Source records
......
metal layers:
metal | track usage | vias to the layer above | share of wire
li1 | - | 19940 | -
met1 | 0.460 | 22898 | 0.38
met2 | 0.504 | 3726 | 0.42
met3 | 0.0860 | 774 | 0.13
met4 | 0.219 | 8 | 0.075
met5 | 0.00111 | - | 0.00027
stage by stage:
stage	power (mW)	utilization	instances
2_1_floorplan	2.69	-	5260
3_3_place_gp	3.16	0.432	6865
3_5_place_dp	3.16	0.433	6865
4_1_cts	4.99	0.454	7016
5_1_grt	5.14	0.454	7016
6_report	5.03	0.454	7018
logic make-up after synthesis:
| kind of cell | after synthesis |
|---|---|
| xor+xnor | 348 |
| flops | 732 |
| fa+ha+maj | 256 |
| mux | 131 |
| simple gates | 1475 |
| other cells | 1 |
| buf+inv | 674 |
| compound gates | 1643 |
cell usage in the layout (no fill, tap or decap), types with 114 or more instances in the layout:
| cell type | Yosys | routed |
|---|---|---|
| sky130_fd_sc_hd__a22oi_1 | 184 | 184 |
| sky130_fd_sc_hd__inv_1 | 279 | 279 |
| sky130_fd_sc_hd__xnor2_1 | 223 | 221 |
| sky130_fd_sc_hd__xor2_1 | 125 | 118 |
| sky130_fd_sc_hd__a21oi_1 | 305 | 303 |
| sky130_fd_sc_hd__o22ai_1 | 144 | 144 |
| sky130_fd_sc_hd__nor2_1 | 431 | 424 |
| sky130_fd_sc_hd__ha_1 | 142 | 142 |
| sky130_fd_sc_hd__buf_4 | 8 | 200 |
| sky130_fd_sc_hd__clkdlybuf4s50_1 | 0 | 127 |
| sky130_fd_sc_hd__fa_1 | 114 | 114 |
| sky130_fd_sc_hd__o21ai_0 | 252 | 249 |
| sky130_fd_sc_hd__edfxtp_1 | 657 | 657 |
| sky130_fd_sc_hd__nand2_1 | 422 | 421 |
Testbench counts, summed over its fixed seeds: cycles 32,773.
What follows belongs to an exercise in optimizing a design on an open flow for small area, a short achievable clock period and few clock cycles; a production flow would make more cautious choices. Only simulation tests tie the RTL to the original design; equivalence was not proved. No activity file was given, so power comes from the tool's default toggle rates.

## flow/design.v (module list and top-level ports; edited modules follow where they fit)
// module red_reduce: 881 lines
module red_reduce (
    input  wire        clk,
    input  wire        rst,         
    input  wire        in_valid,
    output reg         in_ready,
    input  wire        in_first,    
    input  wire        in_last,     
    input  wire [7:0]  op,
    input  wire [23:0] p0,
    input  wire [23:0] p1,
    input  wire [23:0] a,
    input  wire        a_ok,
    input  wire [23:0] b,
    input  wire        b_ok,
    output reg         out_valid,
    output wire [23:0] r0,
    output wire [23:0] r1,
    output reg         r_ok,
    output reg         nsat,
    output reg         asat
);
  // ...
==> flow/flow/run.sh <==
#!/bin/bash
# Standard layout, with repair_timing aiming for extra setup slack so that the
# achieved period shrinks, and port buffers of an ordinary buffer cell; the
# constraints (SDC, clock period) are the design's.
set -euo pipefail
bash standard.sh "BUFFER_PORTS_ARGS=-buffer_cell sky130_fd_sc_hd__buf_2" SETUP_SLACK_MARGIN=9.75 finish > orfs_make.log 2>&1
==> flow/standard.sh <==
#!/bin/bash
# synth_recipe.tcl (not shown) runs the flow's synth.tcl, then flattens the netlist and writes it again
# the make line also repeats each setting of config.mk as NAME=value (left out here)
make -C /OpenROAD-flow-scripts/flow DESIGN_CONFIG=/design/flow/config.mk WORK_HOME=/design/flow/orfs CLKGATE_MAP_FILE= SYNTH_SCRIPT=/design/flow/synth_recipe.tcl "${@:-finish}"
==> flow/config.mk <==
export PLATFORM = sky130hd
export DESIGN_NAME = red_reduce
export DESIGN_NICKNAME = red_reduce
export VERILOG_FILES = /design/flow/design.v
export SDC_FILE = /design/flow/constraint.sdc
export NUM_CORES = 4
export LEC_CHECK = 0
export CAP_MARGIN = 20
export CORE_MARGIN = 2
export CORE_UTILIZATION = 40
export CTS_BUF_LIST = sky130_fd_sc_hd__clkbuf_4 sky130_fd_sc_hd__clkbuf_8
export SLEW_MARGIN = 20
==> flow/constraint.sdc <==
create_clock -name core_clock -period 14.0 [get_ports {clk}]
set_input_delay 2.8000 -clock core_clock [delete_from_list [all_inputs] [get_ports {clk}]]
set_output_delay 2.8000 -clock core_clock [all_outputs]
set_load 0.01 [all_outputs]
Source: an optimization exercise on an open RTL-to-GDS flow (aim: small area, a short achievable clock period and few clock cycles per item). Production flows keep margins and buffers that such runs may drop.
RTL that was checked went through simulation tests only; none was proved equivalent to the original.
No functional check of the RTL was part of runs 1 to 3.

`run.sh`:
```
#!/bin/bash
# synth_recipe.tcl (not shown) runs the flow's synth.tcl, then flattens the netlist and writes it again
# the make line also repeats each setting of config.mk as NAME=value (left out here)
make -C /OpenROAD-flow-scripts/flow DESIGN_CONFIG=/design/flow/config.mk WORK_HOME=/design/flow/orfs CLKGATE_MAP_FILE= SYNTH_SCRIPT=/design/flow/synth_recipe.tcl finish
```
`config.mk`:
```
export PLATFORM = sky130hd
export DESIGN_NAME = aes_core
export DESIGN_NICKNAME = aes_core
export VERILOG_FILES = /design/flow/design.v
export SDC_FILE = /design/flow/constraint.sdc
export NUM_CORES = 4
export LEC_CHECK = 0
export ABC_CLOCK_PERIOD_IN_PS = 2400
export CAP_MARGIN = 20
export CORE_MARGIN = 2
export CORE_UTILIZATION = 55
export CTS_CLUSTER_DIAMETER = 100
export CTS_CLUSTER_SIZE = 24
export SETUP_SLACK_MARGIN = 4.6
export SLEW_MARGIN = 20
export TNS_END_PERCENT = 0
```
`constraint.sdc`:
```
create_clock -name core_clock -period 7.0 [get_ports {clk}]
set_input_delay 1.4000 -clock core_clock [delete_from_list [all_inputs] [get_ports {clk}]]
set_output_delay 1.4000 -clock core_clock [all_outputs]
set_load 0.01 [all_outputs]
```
......
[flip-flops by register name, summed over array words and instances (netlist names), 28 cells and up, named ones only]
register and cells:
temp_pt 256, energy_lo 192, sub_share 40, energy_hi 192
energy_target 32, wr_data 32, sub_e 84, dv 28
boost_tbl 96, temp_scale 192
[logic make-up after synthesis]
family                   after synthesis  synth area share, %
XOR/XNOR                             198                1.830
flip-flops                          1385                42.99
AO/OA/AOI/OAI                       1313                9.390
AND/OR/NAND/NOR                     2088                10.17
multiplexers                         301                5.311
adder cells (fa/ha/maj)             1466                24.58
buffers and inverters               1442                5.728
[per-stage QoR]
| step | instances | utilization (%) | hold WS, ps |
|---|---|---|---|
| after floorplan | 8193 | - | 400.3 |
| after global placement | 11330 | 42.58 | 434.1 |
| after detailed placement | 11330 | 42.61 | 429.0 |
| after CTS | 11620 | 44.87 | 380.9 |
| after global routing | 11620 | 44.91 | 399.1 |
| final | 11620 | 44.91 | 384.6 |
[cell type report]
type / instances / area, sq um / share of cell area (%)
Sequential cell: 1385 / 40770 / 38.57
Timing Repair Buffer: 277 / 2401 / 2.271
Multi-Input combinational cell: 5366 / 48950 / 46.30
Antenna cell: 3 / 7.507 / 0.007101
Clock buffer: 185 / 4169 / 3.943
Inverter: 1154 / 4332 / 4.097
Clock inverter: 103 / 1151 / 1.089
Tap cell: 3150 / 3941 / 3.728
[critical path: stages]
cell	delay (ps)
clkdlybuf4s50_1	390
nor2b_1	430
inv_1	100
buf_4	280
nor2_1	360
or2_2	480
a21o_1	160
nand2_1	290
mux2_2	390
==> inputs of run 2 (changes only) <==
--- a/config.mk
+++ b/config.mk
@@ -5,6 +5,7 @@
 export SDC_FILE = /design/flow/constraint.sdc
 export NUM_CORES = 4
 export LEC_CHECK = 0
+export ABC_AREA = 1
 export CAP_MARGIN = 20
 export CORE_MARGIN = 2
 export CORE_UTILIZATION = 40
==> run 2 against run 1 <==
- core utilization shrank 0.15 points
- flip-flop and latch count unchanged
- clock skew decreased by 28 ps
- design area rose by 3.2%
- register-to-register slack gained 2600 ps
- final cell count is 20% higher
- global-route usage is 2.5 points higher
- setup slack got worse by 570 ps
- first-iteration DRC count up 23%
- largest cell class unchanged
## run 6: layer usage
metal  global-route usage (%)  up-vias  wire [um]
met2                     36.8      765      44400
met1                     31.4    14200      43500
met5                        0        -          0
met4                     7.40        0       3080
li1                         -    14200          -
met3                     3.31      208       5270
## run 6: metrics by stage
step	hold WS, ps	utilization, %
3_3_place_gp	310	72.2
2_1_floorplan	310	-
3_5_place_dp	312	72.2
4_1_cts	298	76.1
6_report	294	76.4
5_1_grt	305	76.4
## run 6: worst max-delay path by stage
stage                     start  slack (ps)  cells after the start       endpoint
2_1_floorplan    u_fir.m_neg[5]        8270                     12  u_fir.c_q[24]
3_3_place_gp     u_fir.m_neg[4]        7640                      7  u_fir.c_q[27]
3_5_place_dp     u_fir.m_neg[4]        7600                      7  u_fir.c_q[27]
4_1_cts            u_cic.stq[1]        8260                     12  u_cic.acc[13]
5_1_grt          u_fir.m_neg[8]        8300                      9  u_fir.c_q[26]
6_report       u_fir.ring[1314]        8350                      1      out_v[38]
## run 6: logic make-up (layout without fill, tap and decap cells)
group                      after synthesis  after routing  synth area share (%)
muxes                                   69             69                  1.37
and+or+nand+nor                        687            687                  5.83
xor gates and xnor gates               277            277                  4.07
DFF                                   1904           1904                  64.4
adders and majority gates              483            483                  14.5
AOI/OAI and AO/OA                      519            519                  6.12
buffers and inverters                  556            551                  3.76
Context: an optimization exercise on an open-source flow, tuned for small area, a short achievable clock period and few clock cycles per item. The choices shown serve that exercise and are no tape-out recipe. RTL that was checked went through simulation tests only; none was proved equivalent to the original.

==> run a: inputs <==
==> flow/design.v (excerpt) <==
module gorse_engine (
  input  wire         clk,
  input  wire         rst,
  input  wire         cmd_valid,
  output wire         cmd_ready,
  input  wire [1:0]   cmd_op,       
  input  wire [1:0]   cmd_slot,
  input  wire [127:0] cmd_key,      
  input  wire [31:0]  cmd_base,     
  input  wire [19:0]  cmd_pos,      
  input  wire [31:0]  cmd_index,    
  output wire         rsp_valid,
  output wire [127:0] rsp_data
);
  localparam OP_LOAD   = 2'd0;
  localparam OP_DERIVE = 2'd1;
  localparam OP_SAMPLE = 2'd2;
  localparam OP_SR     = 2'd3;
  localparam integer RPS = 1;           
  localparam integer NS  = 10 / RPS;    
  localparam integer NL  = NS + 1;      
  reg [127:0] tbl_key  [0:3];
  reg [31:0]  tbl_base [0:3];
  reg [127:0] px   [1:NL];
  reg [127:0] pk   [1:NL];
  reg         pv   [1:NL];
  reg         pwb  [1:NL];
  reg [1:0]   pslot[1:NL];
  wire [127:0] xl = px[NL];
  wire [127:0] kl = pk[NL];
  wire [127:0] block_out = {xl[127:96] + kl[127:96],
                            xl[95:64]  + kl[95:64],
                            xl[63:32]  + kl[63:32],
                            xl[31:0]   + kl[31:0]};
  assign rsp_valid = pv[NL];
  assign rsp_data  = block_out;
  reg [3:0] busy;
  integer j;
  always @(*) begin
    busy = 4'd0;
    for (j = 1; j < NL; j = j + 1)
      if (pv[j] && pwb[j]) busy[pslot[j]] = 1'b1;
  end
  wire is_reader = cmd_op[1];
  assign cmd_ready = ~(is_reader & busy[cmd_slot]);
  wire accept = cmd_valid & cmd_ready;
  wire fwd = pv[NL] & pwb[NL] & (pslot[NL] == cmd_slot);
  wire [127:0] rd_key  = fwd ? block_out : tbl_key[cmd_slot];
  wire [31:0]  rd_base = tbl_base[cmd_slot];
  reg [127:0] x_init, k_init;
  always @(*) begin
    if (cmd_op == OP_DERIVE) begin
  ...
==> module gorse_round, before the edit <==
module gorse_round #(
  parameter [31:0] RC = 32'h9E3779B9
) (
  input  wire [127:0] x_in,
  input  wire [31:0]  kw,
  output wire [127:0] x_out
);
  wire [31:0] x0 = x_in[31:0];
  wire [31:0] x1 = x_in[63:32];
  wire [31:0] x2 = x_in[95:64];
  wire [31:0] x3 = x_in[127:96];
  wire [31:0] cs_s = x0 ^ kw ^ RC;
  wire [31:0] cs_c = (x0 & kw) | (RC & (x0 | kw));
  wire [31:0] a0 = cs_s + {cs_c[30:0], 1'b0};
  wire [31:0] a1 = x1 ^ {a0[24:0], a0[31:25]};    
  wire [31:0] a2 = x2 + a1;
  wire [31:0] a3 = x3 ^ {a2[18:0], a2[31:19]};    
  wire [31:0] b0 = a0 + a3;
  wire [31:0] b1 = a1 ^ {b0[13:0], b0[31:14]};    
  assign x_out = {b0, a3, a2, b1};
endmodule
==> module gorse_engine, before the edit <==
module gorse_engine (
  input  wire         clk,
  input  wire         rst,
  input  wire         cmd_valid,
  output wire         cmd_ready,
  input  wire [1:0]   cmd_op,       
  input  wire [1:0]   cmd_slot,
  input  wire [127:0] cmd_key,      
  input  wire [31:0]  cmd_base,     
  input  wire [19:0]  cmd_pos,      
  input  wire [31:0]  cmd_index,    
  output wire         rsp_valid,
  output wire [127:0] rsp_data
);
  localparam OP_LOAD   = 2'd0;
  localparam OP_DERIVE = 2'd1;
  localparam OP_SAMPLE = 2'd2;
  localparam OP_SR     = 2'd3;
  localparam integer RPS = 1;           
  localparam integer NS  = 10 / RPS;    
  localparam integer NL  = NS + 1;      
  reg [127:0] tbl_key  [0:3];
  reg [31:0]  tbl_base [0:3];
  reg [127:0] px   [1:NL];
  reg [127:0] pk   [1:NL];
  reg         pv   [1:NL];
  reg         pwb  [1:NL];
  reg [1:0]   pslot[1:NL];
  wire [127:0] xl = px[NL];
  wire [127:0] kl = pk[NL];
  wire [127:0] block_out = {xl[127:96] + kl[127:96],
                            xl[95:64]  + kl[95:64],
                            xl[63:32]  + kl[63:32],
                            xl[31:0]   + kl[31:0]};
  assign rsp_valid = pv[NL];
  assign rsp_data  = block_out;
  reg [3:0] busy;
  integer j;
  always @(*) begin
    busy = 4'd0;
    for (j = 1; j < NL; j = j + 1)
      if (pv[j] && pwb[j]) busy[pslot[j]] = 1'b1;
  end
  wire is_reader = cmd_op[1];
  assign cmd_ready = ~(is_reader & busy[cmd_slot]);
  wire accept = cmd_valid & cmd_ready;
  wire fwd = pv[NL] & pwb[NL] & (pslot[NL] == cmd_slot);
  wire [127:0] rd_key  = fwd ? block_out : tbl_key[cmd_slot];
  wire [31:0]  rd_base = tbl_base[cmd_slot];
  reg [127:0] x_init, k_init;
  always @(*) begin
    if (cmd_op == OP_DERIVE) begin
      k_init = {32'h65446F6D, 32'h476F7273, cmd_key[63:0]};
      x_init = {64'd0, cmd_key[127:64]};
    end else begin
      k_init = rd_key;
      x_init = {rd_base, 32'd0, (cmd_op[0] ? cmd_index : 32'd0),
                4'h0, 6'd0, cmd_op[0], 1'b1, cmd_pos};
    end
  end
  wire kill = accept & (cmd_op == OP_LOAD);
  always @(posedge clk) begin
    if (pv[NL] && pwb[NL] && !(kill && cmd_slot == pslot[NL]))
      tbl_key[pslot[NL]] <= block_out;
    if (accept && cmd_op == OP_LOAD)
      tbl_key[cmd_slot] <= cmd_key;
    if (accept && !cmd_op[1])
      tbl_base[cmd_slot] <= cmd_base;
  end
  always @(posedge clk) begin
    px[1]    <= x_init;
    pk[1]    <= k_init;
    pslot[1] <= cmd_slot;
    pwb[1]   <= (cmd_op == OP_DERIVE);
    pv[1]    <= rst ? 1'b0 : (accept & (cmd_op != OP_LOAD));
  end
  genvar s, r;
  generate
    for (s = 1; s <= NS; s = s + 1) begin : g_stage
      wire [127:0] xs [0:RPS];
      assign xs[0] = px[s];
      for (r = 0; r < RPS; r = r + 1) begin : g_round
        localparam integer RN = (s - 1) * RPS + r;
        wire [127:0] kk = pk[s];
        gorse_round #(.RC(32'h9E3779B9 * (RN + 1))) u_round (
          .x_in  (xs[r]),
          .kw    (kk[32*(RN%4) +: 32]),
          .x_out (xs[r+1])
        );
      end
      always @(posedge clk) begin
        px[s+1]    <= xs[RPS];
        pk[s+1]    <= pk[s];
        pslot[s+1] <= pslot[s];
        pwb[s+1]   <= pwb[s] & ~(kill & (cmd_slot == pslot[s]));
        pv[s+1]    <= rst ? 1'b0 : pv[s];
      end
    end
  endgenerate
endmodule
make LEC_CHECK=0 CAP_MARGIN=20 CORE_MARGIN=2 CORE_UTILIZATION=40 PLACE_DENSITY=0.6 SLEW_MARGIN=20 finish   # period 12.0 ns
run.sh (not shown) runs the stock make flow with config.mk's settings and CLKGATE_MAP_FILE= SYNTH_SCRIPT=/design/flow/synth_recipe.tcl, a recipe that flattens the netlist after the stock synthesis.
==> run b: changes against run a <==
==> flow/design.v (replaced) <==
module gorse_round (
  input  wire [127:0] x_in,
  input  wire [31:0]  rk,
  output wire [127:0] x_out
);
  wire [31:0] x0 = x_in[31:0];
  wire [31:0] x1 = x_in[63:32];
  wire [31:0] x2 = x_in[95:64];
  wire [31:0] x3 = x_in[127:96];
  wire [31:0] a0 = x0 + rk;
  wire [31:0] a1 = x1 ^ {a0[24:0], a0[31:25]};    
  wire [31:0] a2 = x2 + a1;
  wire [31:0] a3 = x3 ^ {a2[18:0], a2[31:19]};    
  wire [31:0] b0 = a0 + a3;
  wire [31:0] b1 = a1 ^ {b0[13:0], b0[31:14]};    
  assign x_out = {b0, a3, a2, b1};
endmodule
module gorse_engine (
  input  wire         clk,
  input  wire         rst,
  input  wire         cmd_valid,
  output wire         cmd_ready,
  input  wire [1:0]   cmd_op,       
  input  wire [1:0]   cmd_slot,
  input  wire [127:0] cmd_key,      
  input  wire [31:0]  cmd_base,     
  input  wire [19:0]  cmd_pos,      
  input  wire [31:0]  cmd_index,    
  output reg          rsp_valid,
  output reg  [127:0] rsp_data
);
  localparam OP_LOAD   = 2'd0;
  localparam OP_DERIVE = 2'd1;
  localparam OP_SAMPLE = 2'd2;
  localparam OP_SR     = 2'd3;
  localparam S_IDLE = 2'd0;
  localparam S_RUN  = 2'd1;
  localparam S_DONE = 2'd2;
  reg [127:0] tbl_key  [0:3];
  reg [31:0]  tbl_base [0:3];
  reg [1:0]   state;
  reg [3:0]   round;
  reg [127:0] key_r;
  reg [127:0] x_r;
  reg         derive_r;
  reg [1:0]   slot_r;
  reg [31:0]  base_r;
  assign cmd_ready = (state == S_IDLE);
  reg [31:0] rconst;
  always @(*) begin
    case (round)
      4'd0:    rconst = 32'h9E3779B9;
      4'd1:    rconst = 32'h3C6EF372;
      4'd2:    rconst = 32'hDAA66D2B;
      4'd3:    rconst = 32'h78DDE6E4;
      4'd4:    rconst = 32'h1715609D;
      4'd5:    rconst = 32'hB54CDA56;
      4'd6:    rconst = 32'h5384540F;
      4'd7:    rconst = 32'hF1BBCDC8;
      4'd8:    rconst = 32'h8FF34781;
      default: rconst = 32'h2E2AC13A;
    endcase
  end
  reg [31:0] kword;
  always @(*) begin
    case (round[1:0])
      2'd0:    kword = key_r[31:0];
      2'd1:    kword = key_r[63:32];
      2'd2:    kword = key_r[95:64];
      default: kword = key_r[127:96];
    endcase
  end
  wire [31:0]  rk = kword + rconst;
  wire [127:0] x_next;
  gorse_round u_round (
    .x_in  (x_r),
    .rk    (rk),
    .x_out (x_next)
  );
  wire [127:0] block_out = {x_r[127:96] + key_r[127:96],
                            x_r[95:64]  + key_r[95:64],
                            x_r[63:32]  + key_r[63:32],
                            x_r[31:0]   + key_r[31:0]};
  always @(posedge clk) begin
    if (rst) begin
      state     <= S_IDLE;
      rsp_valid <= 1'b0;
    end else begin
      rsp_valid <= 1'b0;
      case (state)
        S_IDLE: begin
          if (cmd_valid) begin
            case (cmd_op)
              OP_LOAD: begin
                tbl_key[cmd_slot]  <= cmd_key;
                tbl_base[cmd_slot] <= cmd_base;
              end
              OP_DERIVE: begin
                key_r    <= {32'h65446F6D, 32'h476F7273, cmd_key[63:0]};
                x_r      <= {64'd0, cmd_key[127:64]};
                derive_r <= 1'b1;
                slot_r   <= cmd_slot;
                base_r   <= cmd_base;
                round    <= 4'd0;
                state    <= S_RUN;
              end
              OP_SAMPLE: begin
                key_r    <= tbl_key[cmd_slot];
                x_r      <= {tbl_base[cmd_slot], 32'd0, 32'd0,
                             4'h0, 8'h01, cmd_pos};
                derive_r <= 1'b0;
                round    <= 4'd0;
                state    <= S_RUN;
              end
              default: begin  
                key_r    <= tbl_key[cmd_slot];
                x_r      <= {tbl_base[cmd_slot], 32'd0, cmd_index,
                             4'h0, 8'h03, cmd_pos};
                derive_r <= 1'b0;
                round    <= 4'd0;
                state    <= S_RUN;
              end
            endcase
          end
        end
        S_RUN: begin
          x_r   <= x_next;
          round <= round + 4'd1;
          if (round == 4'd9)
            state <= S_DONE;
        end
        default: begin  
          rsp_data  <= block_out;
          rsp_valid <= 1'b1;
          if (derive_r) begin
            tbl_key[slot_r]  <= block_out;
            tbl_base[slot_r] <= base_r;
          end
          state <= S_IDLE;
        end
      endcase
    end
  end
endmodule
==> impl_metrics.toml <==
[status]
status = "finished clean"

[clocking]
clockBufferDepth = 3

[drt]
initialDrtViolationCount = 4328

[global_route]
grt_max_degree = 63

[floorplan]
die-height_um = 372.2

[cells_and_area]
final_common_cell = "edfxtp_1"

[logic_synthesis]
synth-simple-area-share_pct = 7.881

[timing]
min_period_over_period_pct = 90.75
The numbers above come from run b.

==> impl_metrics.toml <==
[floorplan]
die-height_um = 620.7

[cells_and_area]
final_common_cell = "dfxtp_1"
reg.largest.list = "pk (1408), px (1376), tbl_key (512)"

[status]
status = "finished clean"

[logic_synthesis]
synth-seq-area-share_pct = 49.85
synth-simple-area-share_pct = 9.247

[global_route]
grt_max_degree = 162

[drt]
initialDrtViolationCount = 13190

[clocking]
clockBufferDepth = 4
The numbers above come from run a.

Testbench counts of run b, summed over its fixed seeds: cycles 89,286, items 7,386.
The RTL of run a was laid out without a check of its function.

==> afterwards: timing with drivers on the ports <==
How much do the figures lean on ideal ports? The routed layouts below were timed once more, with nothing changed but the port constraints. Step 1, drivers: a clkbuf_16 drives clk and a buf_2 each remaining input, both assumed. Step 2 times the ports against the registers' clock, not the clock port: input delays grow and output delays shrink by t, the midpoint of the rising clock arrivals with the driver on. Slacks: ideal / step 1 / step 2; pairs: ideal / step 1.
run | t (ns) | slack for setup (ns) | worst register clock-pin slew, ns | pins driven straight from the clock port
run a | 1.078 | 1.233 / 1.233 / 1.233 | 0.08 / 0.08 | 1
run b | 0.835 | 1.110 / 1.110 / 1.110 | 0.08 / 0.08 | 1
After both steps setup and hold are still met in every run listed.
......
ASSIGNED TASK: From the entries, report each line that includes the word "points".

EXERCISE RESPONSE:
- core utilization shrank 0.15 points
- global-route usage is 2.5 points higher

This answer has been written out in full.